Swedish safety agency Tillitis is seeking to launch a “new type of safety key:” a USB Sort-C dongle pushed by a field-programmable gate array (FPGA) operating a compact 32-bit RISC-V processor core.
“The TKey is a small laptop in a USB-C machine type issue,” the corporate writes of its creation, “that may run small purposes that are loaded onto it. The aim of TKey is to be a safe atmosphere for purposes that present a safety perform.”
The TKey is a safety dongle with none native storage, loading its utility afresh every time it is used. (📷: Tillitis)
To this point, and the TKey sounds so much like different trusted execution atmosphere initiatives. What makes the machine stand out — other than its use of an FPGA, the Lattice iCE40UP5, operating a 32-bit soft-core processor based mostly on the free and open RISC-V instruction set structure (ISA) — is that it does not really retailer knowledge itself.
“There is no such thing as a approach of storing a tool utility (or every other knowledge) on the TKey. A tool app needs to be loaded onto the TKey each time you plug it in,” Tillitis explains. ” It measures the loaded machine utility earlier than beginning it. A hash digest measurement (utilizing BLAKE2s) mixed with a Distinctive Gadget Secret (UDS) makes up a base secret we name a Compound Gadget Identifier (CDI) which may then utilized by the TKey machine app.
“If the TKey machine app is altered in any approach the CDI can also be modified. If the keys derived from the CDI are the identical because the final time the given machine app was loaded onto the identical TKey the machine app’s integrity is assured.”
The compact {hardware} dongle offers the aforementioned 32-bit RISC-V core, operating at a sedate 18MHz, for consumer purposes, together with a {hardware} execution monitor, hardware-assisted tackle randomization and RAM scrambling capabilities, a real random quantity generator (TRNG), and 128kB of application-accessible RAM — plus 2kB for the firmware and 6kB of ROM storage.
Whereas the FPGA is locked-down in the usual model, the TKey Unlocked will be reprogrammed utilizing a Raspberry Pi Pico. (📷: Tillitis)

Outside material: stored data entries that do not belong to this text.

<file path="src/rtl/if_fetch_unit.sv">
// rtl/if_fetch_unit.sv - instruction-fetch stage feeding the IF/ID pipeline register
//
// Purpose: holds the fetch PC, issues requests to instruction memory over a
// req/ack handshake and presents a registered PC_plus_4/IR pair that IF/ID
// captures every cycle. Load-use stalls re-present the same instruction
// (IF/ID has no enable); redirects insert bubbles and discard in-flight data.
//
// Ports:
//   clk            in   1   clock
//   reset          in   1   asynchronous, active-high reset
//   stall          in   1   hold current IR/PC_plus_4
//   redirect_valid in   1   taken branch/jump: flush and refetch
//   redirect_pc    in  32   redirect target (bits [1:0] ignored)
//   imem_req       out  1   fetch request
//   imem_addr      out 32   fetch address, stable until ack
//   imem_ack       in   1   imem_rdata valid this cycle
//   imem_rdata     in  32   fetched instruction
//   PC_plus_4      out 32   address of presented instruction + 4
//   IR             out 32   presented instruction
//   fetch_valid    out  1   1 = IR is a real instruction, 0 = bubble

module if_fetch_unit #(
    parameter logic [31:0] RESET_PC  = 32'h0000_0000,
    parameter logic [31:0] NOP_INSTR = 32'h0000_0000
) (
    input  logic        clk,
    input  logic        reset,
    input  logic        stall,
    input  logic        redirect_valid,
    input  logic [31:0] redirect_pc,
    output logic        imem_req,
    output logic [31:0] imem_addr,
    input  logic        imem_ack,
    input  logic [31:0] imem_rdata,
    output logic [31:0] PC_plus_4,
    output logic [31:0] IR,
    output logic        fetch_valid
);

    typedef enum logic [1:0] {
        S_FETCH = 2'd0,
        S_HOLD  = 2'd1,
        S_DROP  = 2'd2
    } state_t;

    state_t      state, state_n;
    logic [31:0] fetch_pc, fetch_pc_n;
    logic [31:0] pending_pc, pending_pc_n;
    logic [31:0] hold_ir, hold_ir_n;
    logic [31:0] hold_pc4, hold_pc4_n;
    logic [31:0] ir_n;
    logic [31:0] pc_plus_4_n;
    logic        fetch_valid_n;

    logic        req_raw;
    logic        ack;
    logic [31:0] pc_inc;
    logic [31:0] target_pc;

    assign req_raw   = (state == S_FETCH) || (state == S_DROP);
    assign imem_req  = req_raw && !reset;
    assign imem_addr = fetch_pc;

    // An ack only means something while a request is outstanding.
    assign ack       = imem_ack && req_raw;
    assign pc_inc    = fetch_pc + 32'd4;
    assign target_pc = {redirect_pc[31:2], 2'b00};

    always_ff @(posedge clk or posedge reset) begin
        if (reset) begin
            state       <= S_FETCH;
            fetch_pc    <= RESET_PC;
            pending_pc  <= 32'd0;
            hold_ir     <= 32'd0;
            hold_pc4    <= 32'd0;
            IR          <= NOP_INSTR;
            PC_plus_4   <= 32'd0;
            fetch_valid <= 1'b0;
        end else begin
            state       <= state_n;
            fetch_pc    <= fetch_pc_n;
            pending_pc  <= pending_pc_n;
            hold_ir     <= hold_ir_n;
            hold_pc4    <= hold_pc4_n;
            IR          <= ir_n;
            PC_plus_4   <= pc_plus_4_n;
            fetch_valid <= fetch_valid_n;
        end
    end

    always_comb begin
        state_n       = state;
        fetch_pc_n    = fetch_pc;
        pending_pc_n  = pending_pc;
        hold_ir_n     = hold_ir;
        hold_pc4_n    = hold_pc4;
        ir_n          = IR;
        pc_plus_4_n   = PC_plus_4;
        fetch_valid_n = fetch_valid;

        if (redirect_valid) begin
            // Redirect always bubbles, even under stall: the instruction
            // currently in IF/ID is on the wrong path.
            ir_n          = NOP_INSTR;
            fetch_valid_n = 1'b0;
            case (state)
                S_FETCH: begin
                    if (ack) begin
                        fetch_pc_n = target_pc;
                    end else begin
                        // Request is already on the bus; address must stay
                        // put until the memory answers, so park the target.
                        pending_pc_n = target_pc;
                        state_n      = S_DROP;
                    end
                end
                S_HOLD: begin
                    fetch_pc_n = target_pc;
                    state_n    = S_FETCH;
                end
                S_DROP: begin
                    if (ack) begin
                        fetch_pc_n = target_pc;
                        state_n    = S_FETCH;
                    end else begin
                        pending_pc_n = target_pc;
                    end
                end
                default: begin
                    fetch_pc_n = target_pc;
                    state_n    = S_FETCH;
                end
            endcase
        end else begin
            case (state)
                S_FETCH: begin
                    if (ack) begin
                        fetch_pc_n = pc_inc;
                        if (stall) begin
                            // Outputs frozen; park the new instruction.
                            hold_ir_n  = imem_rdata;
                            hold_pc4_n = pc_inc;
                            state_n    = S_HOLD;
                        end else begin
                            ir_n          = imem_rdata;
                            pc_plus_4_n   = pc_inc;
                            fetch_valid_n = 1'b1;
                        end
                    end else if (!stall) begin
                        ir_n          = NOP_INSTR;
                        fetch_valid_n = 1'b0;
                    end
                end
                S_HOLD: begin
                    if (!stall) begin
                        ir_n          = hold_ir;
                        pc_plus_4_n   = hold_pc4;
                        fetch_valid_n = 1'b1;
                        state_n       = S_FETCH;
                    end
                end
                S_DROP: begin
                    if (ack) begin
                        fetch_pc_n = pending_pc;
                        state_n    = S_FETCH;
                    end
                    if (!stall) begin
                        ir_n          = NOP_INSTR;
                        fetch_valid_n = 1'b0;
                    end
                end
                default: begin
                    state_n = S_FETCH;
                end
            endcase
        end
    end

endmodule

</file>
<file path="config.mk">
export PLATFORM = sky130hd
export DESIGN_NAME = if_fetch_unit
export DESIGN_NICKNAME = d
export VERILOG_FILES = /design/src/rtl/if_fetch_unit.sv
export SDC_FILE = /design/constraint.sdc
export NUM_CORES = 1
export LEC_CHECK = 0
export CORE_ASPECT_RATIO = 1.5
export CORE_UTILIZATION = 49
export DETAILED_ROUTE_END_ITERATION = 16
export PLACE_DENSITY = 0.8
export SETUP_SLACK_MARGIN = 0.4
export SLEW_MARGIN = 20
export SYNTH_ARGS = -nofsm -noshare
export SYNTH_HDL_FRONTEND = slang
export SYNTH_SLANG_ARGS = --single-unit
</file>
<file path="constraint.sdc">
create_clock -name clk -period 6.3 [get_ports clk]
set_clock_uncertainty 0.2 [all_clocks]
set_input_delay 1.26 -clock clk [delete_from_list [all_inputs] [get_ports clk]]
set_output_delay 1.26 -clock clk [all_outputs]
set_load 0.01 [all_outputs]
</file>
# [Yosys cells after proc, flatten, opt, wreduce, memory -nomap -nowiden]
# Index checks and enable logic that the tools add are counted.
[classes] n_addsub=1 multipliers=0 div_mod_pow=0 magnitude_cmp=0 n_eq_ne=12 shifts=0 mux=29 bitwise_logic=2 reduce_logical=15
[ops] operator="32-bit 2-to-1 mux" n=13
[ops] operator="32-bit one-hot mux with 2 select lines" n=2
[ops] operator="32-bit one-hot mux with 3 select lines" n=1
[ops] operator="32-bit by 3-bit adder with 32-bit output, second input constant" n=1
[ops] operator="3-bit inequality test, second input constant" n=5
[ops] operator="2-bit 2-to-1 mux" n=6
[ops] operator="4-bit AND reduction" n=3
[ops] operator="2-bit inequality test, second input constant" n=3
[ops] operator="2-bit one-hot mux with 3 select lines" n=1
[ops] operator="3-bit AND reduction" n=2
[ops] operator="5-bit AND reduction" n=1
[ops] operator="1-bit 2-to-1 mux" n=4
[ops] operator="4-bit inequality test, second input constant" n=1
[ops] operator="2-bit one-hot mux with 2 select lines" n=1
[ops] operator="4-bit nonzero test" n=1
[ops] operator="3-bit by 2-bit inequality test with 1-bit output, second input constant" n=1
[ops] operator="1-bit one-hot mux with 3 select lines" n=1
[ops] operator="3-bit nonzero test" n=1
[ops] operator="2-bit by 1-bit equality test with 1-bit output, second input constant" n=1
[ops] operator="2-bit equality test, second input constant" n=1
[ops] operator="1-bit logical AND" n=2
[ops] operator="2-bit zero test" n=1
[ops] operator="1-bit inverter" n=2
[ops] operator="2-bit nonzero test" n=1
[ops] operator="3 further kinds" n=3
[totals] register_bits=193 latchBits=0 ramBits=0 mem_bits_ro=0 input_bits=69 output_inout_bits=98 wordCells=67 n_memories=0

# [Longest topological paths before layout]
# Gate-level depths: netlist (run 1).
[logic_depth] depth_word=6 depth_mapped=9 ltp_nobuf=7

# [Worst setup path after synthesis (run 1)]
# Ideal clock, no wire load.
[synth_timing] kind="in2out" start="in reset" end="out imem_req" arrival_time_ns=1.429 required_time_ns=4.840 slack_ns=3.411 stages=1 n_path_buf=0 path_cell_list="nor2_1"
[synth_between] elab_chain_len=2
[synth_rtl] item="start: declaration" line="27" source="input logic reset,"
[synth_rtl] item="1-bit zero test (no source line)"
[synth_rtl] item="1-bit logical AND" line="61" source="assign imem_req = req_raw && !reset;"
[synth_rtl] item="end: declaration" line="31" source="output logic imem_req,"
# Every way passes these cells.

# [Final worst setup path (run 1)]
[layout_timing] start="reg state[0]" end="out imem_req"
[layout_between] elab_chain_len=3 elab_cells_between_ends=4 cone_classes="1 x eq/ne; 3 x reduce/logical"
[layout_rtl] item="start: declaration" line="46" source="state_t state, state_n;"
[layout_rtl] item="start signal: assignment" line="80" source="state <= state_n;"
[layout_rtl] item="2-bit equality test / 2-bit zero test (equally long branches)" line="60" source="assign req_raw = (state == S_FETCH) || (state == S_DROP);"
[layout_rtl] item="1-bit logical OR *" line="60"
[layout_rtl] item="1-bit logical AND *" line="61"
# Mark *: on every way between the ends. The rest lies on a longest branch, timed or not.

==> metrics.txt, run 1 <==
# TYPE chip_impl_metric gauge
chip_impl_metric{name="grt_max_degree",unit=""} 188
chip_impl_metric{name="finalMaxSlewViolations",unit=""} 0
chip_impl_metric{name="buffers_and_inverters_on_the_worst_path",unit=""} 2
chip_impl_metric{name="synth_cell_type_count",unit=""} 63
chip_impl_info{name="ys.flop_type",value="sky130_fd_sc_hd__dfrtp_1"} 1
chip_impl_metric{name="hold_slack",unit="ps"} 275
chip_impl_metric{name="final_wl",unit="µm"} 27100
chip_impl_metric{name="cp.required",unit="ps"} 4840
chip_impl_metric{name="fillerInstances",unit=""} 1637
chip_impl_info{name="cp_common_cell",value="sky130_fd_sc_hd__nor2_1"} 1
chip_impl_metric{name="post_drt_via_cell_ratio",unit=""} 6.14
chip_impl_metric{name="utilization",unit="%"} 61.7
chip_impl_metric{name="clock_tree.buffer_depth",unit=""} 2
chip_impl_metric{name="timing.critical_path.fanout_max",unit=""} 25
chip_impl_metric{name="timing.max_slew.rel_slack",unit="%"} 23.5
chip_impl_metric{name="placedInstanceArea",unit="µm²"} 11600
chip_impl_info{name="grt_setup_unrepaired",value="false"} 1
chip_impl_metric{name="synth.ff_latch_count",unit=""} 187
chip_impl_info{name="end_kind",value="output port"} 1
chip_impl_metric{name="first_global_vias",unit=""} 8453
chip_impl_metric{name="htreeDepth",unit=""} 4
chip_impl_metric{name="max_cap_violations",unit=""} 0
chip_impl_metric{name="cts-buffers-inserted",unit=""} 17
chip_impl_metric{name="drtPass1Iterations",unit=""} 5
chip_impl_info{name="crit_chain",value="inv_1 -> ha_1 -> nor2_1 -> nor2_1 -> clkdlybuf4s50_1"} 1
chip_impl_metric{name="synth-warning-count",unit=""} 0
chip_impl_metric{name="num_rows",unit=""} 63
chip_impl_info{name="yosys.area.top_type",value="sky130_fd_sc_hd__dfrtp_1"} 1
chip_impl_metric{name="period_needed",unit="ps"} 4250
chip_impl_metric{name="initial_antenna_violation_count",unit=""} 2
chip_impl_metric{name="post_synth_inst_count",unit=""} 1038
chip_impl_metric{name="clkTransAtPathRegs",unit="ps"} 70
chip_impl_metric{name="drive_gt1_share",unit="%"} 12.3
chip_impl_metric{name="drc_errors_left",unit=""} 0
chip_impl_metric{name="synthArstFlopShare",unit="%"} 100
chip_impl_metric{name="post_drt_wl_per_cell",unit="µm"} 19.1
chip_impl_metric{name="track_usage",unit="%"} 26.5
chip_impl_metric{name="dieHeight",unit="µm"} 176
chip_impl_info{name="critical_path.startpoint_type",value="flop"} 1
chip_impl_metric{name="cellPowerDensity",unit="nW/µm²"} 507
chip_impl_info{name="status",value="completed"} 1
chip_impl_metric{name="power.leakage",unit="nW"} 5.23
chip_impl_metric{name="min_period_over_period",unit="%"} 67.4
chip_impl_metric{name="synth_seq_area_share",unit="%"} 47.3
chip_impl_metric{name="detailroute.via_count",unit=""} 8706
chip_impl_metric{name="die-area",unit="µm²"} 20800
chip_impl_metric{name="die_width",unit="µm"} 118
chip_impl_metric{name="timing.fmax",unit="MHz"} 235
chip_impl_metric{name="drt_iter0_markers",unit=""} 700
chip_impl_metric{name="hold_viol",unit=""} 0
chip_impl_metric{name="insertion_delay",unit="ps"} 440
chip_impl_metric{name="cts_hold_repair.buffers",unit=""} 0
chip_impl_metric{name="area_delta_synth_final",unit="%"} 23.5
chip_impl_metric{name="setup_total_negative_slack",unit="ps"} 0
chip_impl_metric{name="top_level_ports",unit=""} 167
chip_impl_metric{name="power.ir.vdd_worst",unit="µV"} 237
chip_impl_info{name="synth_top_cells_by_area",value="sky130_fd_sc_hd__dfrtp_1 47%, sky130_fd_sc_hd__mux2_2 8.0%, sky130_fd_sc_hd__nand2_1 5.3%"} 1
chip_impl_metric{name="nets",unit=""} 1218
chip_impl_info{name="holdCritPathClass",value="reg -> reg"} 1
chip_impl_metric{name="syn_area",unit="µm²"} 9880
chip_impl_metric{name="critical_path_arrival",unit="ps"} 2790
chip_impl_metric{name="finalWeightedCongestion",unit=""} 0.880
chip_impl_metric{name="cpPeakStageDelay",unit="ps"} 830
chip_impl_metric{name="residual_overflow_from_global_routing",unit=""} 0
chip_impl_metric{name="core_region_area",unit="µm²"} 19800
chip_impl_metric{name="synth_area_per_cell",unit="µm²"} 9.52
chip_impl_metric{name="global_route_wire_length_before_repair",unit="µm"} 43800
chip_impl_metric{name="report.power.total",unit="W"} 0.00620
chip_impl_metric{name="cts_resized",unit=""} 0
chip_impl_metric{name="floorplan.initialDensity",unit="%"} 50.0
chip_impl_metric{name="worst_slew_pin_slew",unit="ps"} 1150
chip_impl_metric{name="number_of_port_buffers",unit=""} 160
chip_impl_metric{name="place.detailed.hpwl",unit="µm"} 17300
chip_impl_metric{name="post-cts-setup-buffer-count",unit=""} 0
chip_impl_info{name="cts.root.buffer_cell",value="sky130_fd_sc_hd__clkbuf_16"} 1
chip_impl_metric{name="finalInstanceArea",unit="µm²"} 12200
chip_impl_info{name="critical_path.top_delay_family",value="adder cells"} 1
chip_impl_metric{name="synth-edff-count",unit=""} 0
chip_impl_metric{name="report.final.setup_viol",unit=""} 0
chip_impl_metric{name="clock_sink_count",unit=""} 187
chip_impl_metric{name="share_of_the_synthesized_area_in_the_top_cell_type",unit="%"} 47.3
chip_impl_info{name="critPathKind",value="reg -> out"} 1
chip_impl_metric{name="route.antenna.remaining_nets",unit=""} 0
chip_impl_info{name="crit_slowest_cell",value="sky130_fd_sc_hd__ha_1"} 1
chip_impl_info{name="cts_tree",value="done"} 1
==> worst register-to-register path, stage by stage (launching register included) <==
cell and delay, ps:
sky130_fd_sc_hd__dfrtp_1 410, sky130_fd_sc_hd__inv_1 110, sky130_fd_sc_hd__ha_2 810, sky130_fd_sc_hd__a21o_1 150, sky130_fd_sc_hd__a21oi_1 90, sky130_fd_sc_hd__nor2_4 830, sky130_fd_sc_hd__buf_4 420, sky130_fd_sc_hd__a21oi_1 100
sky130_fd_sc_hd__a22o_1 260
==> final timing paths <==
kind	endpoint	slack, ps	from	depth (start not counted)
min in group asynchronous	hold_ir[28]$_DFFE_PP0P_	1250	reset	3
min	hold_pc4[18]$_DFFE_PP0P_	280	hold_pc4[18]$_DFFE_PP0P_	2
min reg2reg	hold_pc4[18]$_DFFE_PP0P_	280	hold_pc4[18]$_DFFE_PP0P_	2
max	imem_req	2050	state[0]$_DFFE_PP0P_	5
max in group asynchronous	IR[7]$_DFFE_PP0P_	3840	reset	3
max reg2reg	IR[12]$_DFFE_PP0P_	2800	state[1]$_DFFE_PP0P_	8
==> stage by stage <==
step           setup WS [ps]  std cells
2_1_floorplan           2430       1041
3_3_place_gp            2180       1385
3_5_place_dp            2130       1385
4_1_cts                 2020       1417
5_1_grt                 1910       1418
6_report                2050       1418
==> flip-flops by register name, summed over array words and instances, names as in the netlist <==
signal	cells
IR	32
hold_ir	32
PC_plus_4	30
hold_pc4	30
imem_addr	30
pending_pc	30
state	2
fetch_valid	1
==> layer usage <==
layer	track usage (%)	wire, µm
met5	0	0
met1	33.1	11000
met4	14.6	1060
met3	4.68	1490
met2	43.8	13600
==> logic make-up after synthesis <==
logic type	Yosys count	synth area share, %
XOR/XNOR	27	2.39
other	1	0.0379
flip-flops	187	47.3
multiplexers	81	9.09
AO/OA/AOI/OAI	306	19.7
buffers and inverters	101	4.27
AND/OR/NAND/NOR	330	16.5
adder cells (fa/ha/maj)	5	0.633
==> layout make-up <==
class	instances	area [µm²]	area share, %
multi-input combinational	753	4820	39.4
clock buffer	20	467	3.82
inverter	10	41.3	0.338
clock inverter	12	163	1.33
sequential	187	4680	38.3
timing repair buffer	175	1720	14.1
antenna	1	2.50	0.0205
tap	260	325	2.66
==> report_power, final <==
| part | switching (W) | internal [W] |
|---|---|---|
| Combinational | 0.00152 | 0.00134 |
| Sequential | 0.000446 | 0.00175 |
| Clock | 0.000483 | 0.000661 |
==> cell usage in the layout (no fill, tap or decap), types with 4 or more instances in the layout <==
master                              n
sky130_fd_sc_hd__clkinv_4           4
sky130_fd_sc_hd__o21ai_0           69
sky130_fd_sc_hd__o22a_1             6
sky130_fd_sc_hd__conb_1             4
sky130_fd_sc_hd__a2bb2oi_1          4
sky130_fd_sc_hd__clkbuf_16         17
sky130_fd_sc_hd__nand4_1            9
sky130_fd_sc_hd__mux2i_1           11
sky130_fd_sc_hd__o22ai_1            5
sky130_fd_sc_hd__a21o_1            35
sky130_fd_sc_hd__o211ai_1           5
sky130_fd_sc_hd__nor2_1            37
sky130_fd_sc_hd__xnor2_1           17
sky130_fd_sc_hd__a22o_1            32
sky130_fd_sc_hd__clkdlybuf4s50_1  158
sky130_fd_sc_hd__nand2_1          140
sky130_fd_sc_hd__nand3_1           59
sky130_fd_sc_hd__buf_4             14
sky130_fd_sc_hd__dfrtp_1          187
sky130_fd_sc_hd__a31oi_1           39
sky130_fd_sc_hd__nor3_1            13
sky130_fd_sc_hd__inv_1              9
sky130_fd_sc_hd__xor2_1            10
sky130_fd_sc_hd__a211oi_1           7
sky130_fd_sc_hd__nor4_1             5
sky130_fd_sc_hd__o21a_1             7
sky130_fd_sc_hd__mux2_2            70
sky130_fd_sc_hd__o221ai_1           4
sky130_fd_sc_hd__and3_1            27
sky130_fd_sc_hd__or3_1             12
sky130_fd_sc_hd__a21oi_1           76
sky130_fd_sc_hd__ha_1               4
==> cells in the mapped netlist, types with 13 or more instances <==
master and instances:
sky130_fd_sc_hd__dfrtp_1 187, sky130_fd_sc_hd__nand2_1 140, sky130_fd_sc_hd__a21oi_1 77, sky130_fd_sc_hd__mux2_2 70, sky130_fd_sc_hd__o21ai_0 69, sky130_fd_sc_hd__clkbuf_1 66
sky130_fd_sc_hd__nand3_1 59, sky130_fd_sc_hd__a31oi_1 39, sky130_fd_sc_hd__nor2_1 38, sky130_fd_sc_hd__a21o_1 35, sky130_fd_sc_hd__a22o_1 32, sky130_fd_sc_hd__and3_1 27
sky130_fd_sc_hd__xnor2_1 17, sky130_fd_sc_hd__nor3_1 13
No activity file was read; power rests on OpenSTA's default activity.
==> run 2, diff against run 1 <==
--- a/config.mk
+++ b/config.mk
@@ -6,9 +6,9 @@
 export NUM_CORES = 1
 export LEC_CHECK = 0
 export CORE_ASPECT_RATIO = 1.5
-export CORE_UTILIZATION = 49
+export CORE_UTILIZATION = 54
 export DETAILED_ROUTE_END_ITERATION = 16
-export PLACE_DENSITY = 0.8
+export PLACE_DENSITY = 0.83
 export SETUP_SLACK_MARGIN = 0.4
 export SLEW_MARGIN = 20
 export SYNTH_ARGS = -nofsm -noshare
==> constraint.sdc (replaced) <==
create_clock -name clk -period 4.1 [get_ports clk]
set_clock_uncertainty 0.2 [all_clocks]
set_input_delay 0.82 -clock clk [delete_from_list [all_inputs] [get_ports clk]]
set_output_delay 0.82 -clock clk [all_outputs]
set_load 0.01 [all_outputs]
==> run 2 against run 1 <==
  * Critical path type unchanged
  * Cell count is 2.3% lower
  * Hold slack hardly changed
  * Register-to-register slack worse by 1700 ps
  * Via count is 0.49% higher
  * Flip-flop and latch count stayed put
  * Sequential share of layout area stayed put
  * Largest power group unchanged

What it does not present, nevertheless, is entry to the FPGA straight. “Ultimately-user model the FPGA configuration is locked down,” the corporate explains. “This implies you can’t change the FPGA bitstream or learn out the bitstream (or the Distinctive Gadget Secret, UDS) from the configuration reminiscence, even if you happen to break the case and insert it right into a programmer board.” For individuals who need to have the ability to fiddle with the machine at a decrease degree, Tillitis offers the TKey Unlocked — a less-secure however more-hackable variant.
The corporate has launched all software program, firmware, Verilog supply code, and {hardware} design information for the undertaking on GitHub beneath the GNU Basic Public License v2.0 Solely and CERN Open {Hardware} Licence Model 2 — Strongly Reciprocal licenses respectively; extra info is accessible on the Tillitis web site. Assembled boards can be found on the Tillitis Store at $72, with a Raspberry Pi Pico-powered programming software accessible for $41.